● **EXTRACTED INFORMATION**:

$ cat src/rtl/context_restore_pkg.sv
// Frame layout constants and FSM encoding shared by the context save and restore paths.
package context_restore_pkg;

    localparam int FRAME_STRIDE = 256;
    localparam int NUM_REGS     = 64;
    localparam int NUM_DISP     = 8;
    localparam int DISP_OFFSET  = NUM_REGS;
    localparam int FRAME_WORDS  = NUM_REGS + NUM_DISP;

    typedef enum logic [1:0] {
        ST_IDLE,
        ST_ISSUE,
        ST_DRAIN,
        ST_DONE
    } state_t;

    // Word offset of a process frame; callers truncate to their address width.
    function automatic int frame_offset(input logic [1:0] proc_id, input int stride);
        return int'(proc_id) * stride;
    endfunction

endpackage

$ cat src/rtl/context_restore_read_pipe.sv
// Delays each issued word index by the memory read latency so the return stage
// knows which frame word the current Read_Data belongs to.
module context_restore_read_pipe
    import context_restore_pkg::*;
#(
    parameter int               LATENCY  = 1,
    parameter int               IDX_W    = $clog2(FRAME_WORDS),
    parameter logic [IDX_W-1:0] LAST_IDX = IDX_W'(FRAME_WORDS - 1)
) (
    input  logic             clk,
    input  logic             rst,
    input  logic             issue_valid,
    input  logic [IDX_W-1:0] issue_idx,
    output logic             ret_valid,
    output logic [IDX_W-1:0] ret_idx,
    output logic             ret_last
);

    logic [LATENCY-1:0] valid_sr;
    logic [IDX_W-1:0]   idx_sr [LATENCY];

    // A reset drops every tag, so reads still in flight are never written back.
    always_ff @(posedge clk or posedge rst) begin
        if (rst) begin
            valid_sr <= '0;
            for (int s = 0; s < LATENCY; s++) begin
                idx_sr[s] <= '0;
            end
        end else begin
            valid_sr[0] <= issue_valid;
            idx_sr[0]   <= issue_idx;
            for (int s = 1; s < LATENCY; s++) begin
                valid_sr[s] <= valid_sr[s-1];
                idx_sr[s]   <= idx_sr[s-1];
            end
        end
    end

    assign ret_valid = valid_sr[LATENCY-1];
    assign ret_idx   = idx_sr[LATENCY-1];
    assign ret_last  = ret_valid && (idx_sr[LATENCY-1] == LAST_IDX);

endmodule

● **REQUIRED WORK**: Please output every line shown above exactly.

● **TASK ANSWER**:
$ cat src/rtl/context_restore_pkg.sv
// Frame layout constants and FSM encoding shared by the context save and restore paths.
package context_restore_pkg;

    localparam int FRAME_STRIDE = 256;
    localparam int NUM_REGS     = 64;
    localparam int NUM_DISP     = 8;
    localparam int DISP_OFFSET  = NUM_REGS;
    localparam int FRAME_WORDS  = NUM_REGS + NUM_DISP;

    typedef enum logic [1:0] {
        ST_IDLE,
        ST_ISSUE,
        ST_DRAIN,
        ST_DONE
    } state_t;

    // Word offset of a process frame; callers truncate to their address width.
    function automatic int frame_offset(input logic [1:0] proc_id, input int stride);
        return int'(proc_id) * stride;
    endfunction

endpackage

$ cat src/rtl/context_restore_read_pipe.sv
// Delays each issued word index by the memory read latency so the return stage
// knows which frame word the current Read_Data belongs to.
module context_restore_read_pipe
    import context_restore_pkg::*;
#(
    parameter int               LATENCY  = 1,
    parameter int               IDX_W    = $clog2(FRAME_WORDS),
    parameter logic [IDX_W-1:0] LAST_IDX = IDX_W'(FRAME_WORDS - 1)
) (
    input  logic             clk,
    input  logic             rst,
    input  logic             issue_valid,
    input  logic [IDX_W-1:0] issue_idx,
    output logic             ret_valid,
    output logic [IDX_W-1:0] ret_idx,
    output logic             ret_last
);

    logic [LATENCY-1:0] valid_sr;
    logic [IDX_W-1:0]   idx_sr [LATENCY];

    // A reset drops every tag, so reads still in flight are never written back.
    always_ff @(posedge clk or posedge rst) begin
        if (rst) begin
            valid_sr <= '0;
            for (int s = 0; s < LATENCY; s++) begin
                idx_sr[s] <= '0;
            end
        end else begin
            valid_sr[0] <= issue_valid;
            idx_sr[0]   <= issue_idx;
            for (int s = 1; s < LATENCY; s++) begin
                valid_sr[s] <= valid_sr[s-1];
                idx_sr[s]   <= idx_sr[s-1];
            end
        end
    end

    assign ret_valid = valid_sr[LATENCY-1];
    assign ret_idx   = idx_sr[LATENCY-1];
    assign ret_last  = ret_valid && (idx_sr[LATENCY-1] == LAST_IDX);

endmodule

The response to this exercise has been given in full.